Every line that contains "routing" must be located and copied from the data.

Excerpts from a dataset:
────────────────────────────────────────
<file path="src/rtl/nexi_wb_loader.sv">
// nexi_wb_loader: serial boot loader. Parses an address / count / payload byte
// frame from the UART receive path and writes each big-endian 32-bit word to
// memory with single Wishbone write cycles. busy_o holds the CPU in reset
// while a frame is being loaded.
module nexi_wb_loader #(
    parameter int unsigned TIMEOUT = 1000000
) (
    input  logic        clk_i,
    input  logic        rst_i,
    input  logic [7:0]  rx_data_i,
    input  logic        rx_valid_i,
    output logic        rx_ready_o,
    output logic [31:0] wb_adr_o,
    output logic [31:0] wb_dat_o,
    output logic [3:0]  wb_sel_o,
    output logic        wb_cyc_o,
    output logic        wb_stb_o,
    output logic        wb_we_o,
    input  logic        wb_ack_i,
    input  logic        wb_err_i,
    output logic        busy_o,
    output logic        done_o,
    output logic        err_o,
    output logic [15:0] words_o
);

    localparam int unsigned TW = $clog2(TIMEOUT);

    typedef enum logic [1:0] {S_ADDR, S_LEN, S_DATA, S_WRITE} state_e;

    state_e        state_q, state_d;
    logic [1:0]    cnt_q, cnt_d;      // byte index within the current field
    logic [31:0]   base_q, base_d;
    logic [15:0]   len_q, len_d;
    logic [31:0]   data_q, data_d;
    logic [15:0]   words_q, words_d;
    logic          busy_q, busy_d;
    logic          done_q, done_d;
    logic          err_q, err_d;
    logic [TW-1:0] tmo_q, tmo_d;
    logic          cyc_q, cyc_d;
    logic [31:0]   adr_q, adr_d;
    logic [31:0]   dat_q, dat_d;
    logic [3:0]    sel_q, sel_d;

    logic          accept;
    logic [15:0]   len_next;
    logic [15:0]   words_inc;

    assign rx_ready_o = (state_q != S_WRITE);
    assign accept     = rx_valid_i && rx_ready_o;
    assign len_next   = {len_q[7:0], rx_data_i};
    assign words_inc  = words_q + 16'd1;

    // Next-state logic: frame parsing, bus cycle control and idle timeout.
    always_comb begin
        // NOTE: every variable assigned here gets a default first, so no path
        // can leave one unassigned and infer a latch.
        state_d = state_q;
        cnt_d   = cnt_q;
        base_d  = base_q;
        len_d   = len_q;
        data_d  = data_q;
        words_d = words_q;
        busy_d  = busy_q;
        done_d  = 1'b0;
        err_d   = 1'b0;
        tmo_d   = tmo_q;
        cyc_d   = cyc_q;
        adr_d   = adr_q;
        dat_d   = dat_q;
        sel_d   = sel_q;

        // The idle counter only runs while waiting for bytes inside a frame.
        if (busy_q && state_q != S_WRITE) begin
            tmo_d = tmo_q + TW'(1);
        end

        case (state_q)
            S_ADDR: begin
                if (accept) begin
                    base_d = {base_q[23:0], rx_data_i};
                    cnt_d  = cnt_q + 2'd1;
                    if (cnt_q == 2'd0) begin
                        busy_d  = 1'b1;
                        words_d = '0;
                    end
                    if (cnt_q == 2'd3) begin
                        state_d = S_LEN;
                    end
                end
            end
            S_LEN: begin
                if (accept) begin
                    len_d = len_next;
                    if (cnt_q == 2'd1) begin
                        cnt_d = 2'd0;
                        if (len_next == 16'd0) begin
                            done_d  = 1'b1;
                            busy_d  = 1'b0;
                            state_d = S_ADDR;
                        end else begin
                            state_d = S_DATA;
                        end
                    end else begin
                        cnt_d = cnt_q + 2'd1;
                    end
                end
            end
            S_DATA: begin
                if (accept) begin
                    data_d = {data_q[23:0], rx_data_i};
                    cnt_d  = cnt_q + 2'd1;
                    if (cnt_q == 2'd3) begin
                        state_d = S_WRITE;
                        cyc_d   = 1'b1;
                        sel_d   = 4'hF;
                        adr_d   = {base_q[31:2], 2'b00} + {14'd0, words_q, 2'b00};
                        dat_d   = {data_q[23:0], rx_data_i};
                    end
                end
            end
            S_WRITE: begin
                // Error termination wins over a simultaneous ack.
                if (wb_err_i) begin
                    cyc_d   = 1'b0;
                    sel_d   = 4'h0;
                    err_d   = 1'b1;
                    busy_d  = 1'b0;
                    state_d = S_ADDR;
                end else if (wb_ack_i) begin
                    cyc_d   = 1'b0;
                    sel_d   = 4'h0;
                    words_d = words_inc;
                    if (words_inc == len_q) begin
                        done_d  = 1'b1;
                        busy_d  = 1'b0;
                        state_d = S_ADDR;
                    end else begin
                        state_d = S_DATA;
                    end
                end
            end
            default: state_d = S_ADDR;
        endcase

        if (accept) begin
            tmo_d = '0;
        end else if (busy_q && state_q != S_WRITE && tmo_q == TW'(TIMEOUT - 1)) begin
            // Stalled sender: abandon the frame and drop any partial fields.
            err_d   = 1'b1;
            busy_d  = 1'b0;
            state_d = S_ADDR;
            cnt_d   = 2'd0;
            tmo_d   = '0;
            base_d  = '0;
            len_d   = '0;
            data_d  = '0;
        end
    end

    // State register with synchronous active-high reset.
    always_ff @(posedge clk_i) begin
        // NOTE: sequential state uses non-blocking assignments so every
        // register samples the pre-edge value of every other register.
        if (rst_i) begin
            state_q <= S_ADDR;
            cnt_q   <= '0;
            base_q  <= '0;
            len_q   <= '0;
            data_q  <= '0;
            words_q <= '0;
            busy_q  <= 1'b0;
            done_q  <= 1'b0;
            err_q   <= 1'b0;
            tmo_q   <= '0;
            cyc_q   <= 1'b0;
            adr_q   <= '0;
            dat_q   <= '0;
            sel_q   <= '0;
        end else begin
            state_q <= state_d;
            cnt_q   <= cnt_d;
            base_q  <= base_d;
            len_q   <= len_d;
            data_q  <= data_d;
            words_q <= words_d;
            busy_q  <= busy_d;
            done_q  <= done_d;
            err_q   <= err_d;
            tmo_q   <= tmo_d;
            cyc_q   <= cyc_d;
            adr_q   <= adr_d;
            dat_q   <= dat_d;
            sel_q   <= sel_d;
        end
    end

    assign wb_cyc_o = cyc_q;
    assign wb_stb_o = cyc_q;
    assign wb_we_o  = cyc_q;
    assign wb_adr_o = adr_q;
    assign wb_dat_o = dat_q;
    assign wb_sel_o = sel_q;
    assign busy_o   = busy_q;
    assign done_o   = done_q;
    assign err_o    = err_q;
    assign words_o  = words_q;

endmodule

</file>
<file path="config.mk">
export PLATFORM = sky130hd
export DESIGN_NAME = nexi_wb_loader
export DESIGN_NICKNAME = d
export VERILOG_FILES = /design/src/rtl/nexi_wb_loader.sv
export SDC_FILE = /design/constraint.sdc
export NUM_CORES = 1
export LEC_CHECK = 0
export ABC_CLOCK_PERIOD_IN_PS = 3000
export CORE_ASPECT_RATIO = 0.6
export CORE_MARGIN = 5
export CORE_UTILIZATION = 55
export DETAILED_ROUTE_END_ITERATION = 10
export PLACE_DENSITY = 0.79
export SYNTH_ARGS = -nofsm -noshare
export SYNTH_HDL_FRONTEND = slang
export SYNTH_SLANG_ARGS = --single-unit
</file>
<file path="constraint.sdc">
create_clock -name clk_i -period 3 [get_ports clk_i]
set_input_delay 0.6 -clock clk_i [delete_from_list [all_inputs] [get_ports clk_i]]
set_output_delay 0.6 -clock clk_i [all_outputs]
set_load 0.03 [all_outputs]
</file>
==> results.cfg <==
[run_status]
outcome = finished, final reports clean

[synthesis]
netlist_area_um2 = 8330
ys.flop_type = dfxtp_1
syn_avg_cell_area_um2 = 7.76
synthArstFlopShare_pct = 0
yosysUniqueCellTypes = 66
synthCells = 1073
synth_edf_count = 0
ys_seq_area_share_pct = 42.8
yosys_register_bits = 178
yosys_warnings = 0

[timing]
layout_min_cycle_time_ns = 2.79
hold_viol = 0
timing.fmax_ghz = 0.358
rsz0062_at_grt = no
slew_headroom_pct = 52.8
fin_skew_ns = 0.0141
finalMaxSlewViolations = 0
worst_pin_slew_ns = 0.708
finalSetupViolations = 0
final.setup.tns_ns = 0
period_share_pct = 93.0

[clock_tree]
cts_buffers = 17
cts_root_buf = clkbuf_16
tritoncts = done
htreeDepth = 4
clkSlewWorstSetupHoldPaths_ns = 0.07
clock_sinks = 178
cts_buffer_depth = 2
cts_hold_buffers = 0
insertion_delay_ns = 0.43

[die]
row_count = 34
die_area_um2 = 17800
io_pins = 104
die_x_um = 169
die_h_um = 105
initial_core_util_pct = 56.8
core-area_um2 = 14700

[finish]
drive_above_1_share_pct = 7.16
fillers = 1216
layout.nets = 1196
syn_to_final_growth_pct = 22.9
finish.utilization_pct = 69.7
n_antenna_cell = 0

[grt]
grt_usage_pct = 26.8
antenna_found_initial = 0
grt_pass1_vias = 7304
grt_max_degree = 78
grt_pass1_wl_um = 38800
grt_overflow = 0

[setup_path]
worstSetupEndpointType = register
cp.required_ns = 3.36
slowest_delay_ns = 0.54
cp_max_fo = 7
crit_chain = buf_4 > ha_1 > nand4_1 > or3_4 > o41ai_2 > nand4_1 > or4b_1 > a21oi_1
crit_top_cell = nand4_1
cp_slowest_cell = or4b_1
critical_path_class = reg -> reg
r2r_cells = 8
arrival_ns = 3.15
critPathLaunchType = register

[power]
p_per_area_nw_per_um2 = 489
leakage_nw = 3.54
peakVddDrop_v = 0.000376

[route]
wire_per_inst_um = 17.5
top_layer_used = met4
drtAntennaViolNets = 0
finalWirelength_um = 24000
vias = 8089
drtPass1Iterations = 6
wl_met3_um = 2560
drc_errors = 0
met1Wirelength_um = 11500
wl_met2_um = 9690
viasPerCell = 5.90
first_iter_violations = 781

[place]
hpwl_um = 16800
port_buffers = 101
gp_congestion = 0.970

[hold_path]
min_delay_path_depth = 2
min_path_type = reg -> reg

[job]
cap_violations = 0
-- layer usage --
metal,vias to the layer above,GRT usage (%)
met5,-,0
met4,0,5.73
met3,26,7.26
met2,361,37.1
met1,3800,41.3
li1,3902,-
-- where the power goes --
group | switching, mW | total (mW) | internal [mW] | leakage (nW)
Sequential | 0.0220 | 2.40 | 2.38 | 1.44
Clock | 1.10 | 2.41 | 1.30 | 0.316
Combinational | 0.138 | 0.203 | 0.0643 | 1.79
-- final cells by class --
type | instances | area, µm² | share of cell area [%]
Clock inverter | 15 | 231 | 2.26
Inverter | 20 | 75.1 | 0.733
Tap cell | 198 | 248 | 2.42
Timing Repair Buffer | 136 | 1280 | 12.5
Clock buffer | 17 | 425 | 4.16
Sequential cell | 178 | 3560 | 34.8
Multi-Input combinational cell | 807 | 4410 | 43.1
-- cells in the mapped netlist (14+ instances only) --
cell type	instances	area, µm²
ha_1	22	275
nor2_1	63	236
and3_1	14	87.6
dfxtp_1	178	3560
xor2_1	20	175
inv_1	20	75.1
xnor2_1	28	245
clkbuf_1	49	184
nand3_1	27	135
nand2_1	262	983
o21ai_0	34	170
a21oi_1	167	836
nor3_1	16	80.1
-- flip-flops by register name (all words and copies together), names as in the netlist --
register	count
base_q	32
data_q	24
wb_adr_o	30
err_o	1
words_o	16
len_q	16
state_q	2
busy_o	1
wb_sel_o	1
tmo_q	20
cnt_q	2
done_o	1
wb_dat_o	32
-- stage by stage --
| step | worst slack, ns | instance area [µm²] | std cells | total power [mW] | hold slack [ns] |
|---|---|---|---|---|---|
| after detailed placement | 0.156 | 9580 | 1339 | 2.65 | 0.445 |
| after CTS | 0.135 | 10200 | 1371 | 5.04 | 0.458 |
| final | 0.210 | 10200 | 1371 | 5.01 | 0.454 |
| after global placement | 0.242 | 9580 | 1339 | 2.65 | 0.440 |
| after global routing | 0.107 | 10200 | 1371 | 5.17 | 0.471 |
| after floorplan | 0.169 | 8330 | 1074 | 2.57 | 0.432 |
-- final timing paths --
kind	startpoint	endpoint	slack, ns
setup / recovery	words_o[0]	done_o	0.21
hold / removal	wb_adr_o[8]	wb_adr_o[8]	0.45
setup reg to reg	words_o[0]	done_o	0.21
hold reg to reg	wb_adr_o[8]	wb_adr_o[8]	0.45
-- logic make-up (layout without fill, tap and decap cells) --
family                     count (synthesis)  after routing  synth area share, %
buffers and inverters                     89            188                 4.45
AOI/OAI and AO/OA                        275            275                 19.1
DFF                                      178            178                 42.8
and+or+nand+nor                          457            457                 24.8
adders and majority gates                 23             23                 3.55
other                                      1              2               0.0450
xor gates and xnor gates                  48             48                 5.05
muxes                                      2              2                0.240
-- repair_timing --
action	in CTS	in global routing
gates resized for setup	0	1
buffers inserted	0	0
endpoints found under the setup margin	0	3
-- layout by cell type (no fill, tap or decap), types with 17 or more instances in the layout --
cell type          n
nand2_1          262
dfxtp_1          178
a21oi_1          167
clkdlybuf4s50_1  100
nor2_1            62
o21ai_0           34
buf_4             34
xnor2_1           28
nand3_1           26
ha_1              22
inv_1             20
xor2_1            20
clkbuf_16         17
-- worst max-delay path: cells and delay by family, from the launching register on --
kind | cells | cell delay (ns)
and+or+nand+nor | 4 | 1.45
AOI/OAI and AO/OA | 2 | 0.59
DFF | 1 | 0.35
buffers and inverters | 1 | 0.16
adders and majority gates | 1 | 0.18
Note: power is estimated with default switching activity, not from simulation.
────────────────────────────────────────
● **SOLUTION**
| after global routing | 0.107 | 10200 | 1371 | 5.17 | 0.471 |
family                     count (synthesis)  after routing  synth area share, %
action	in CTS	in global routing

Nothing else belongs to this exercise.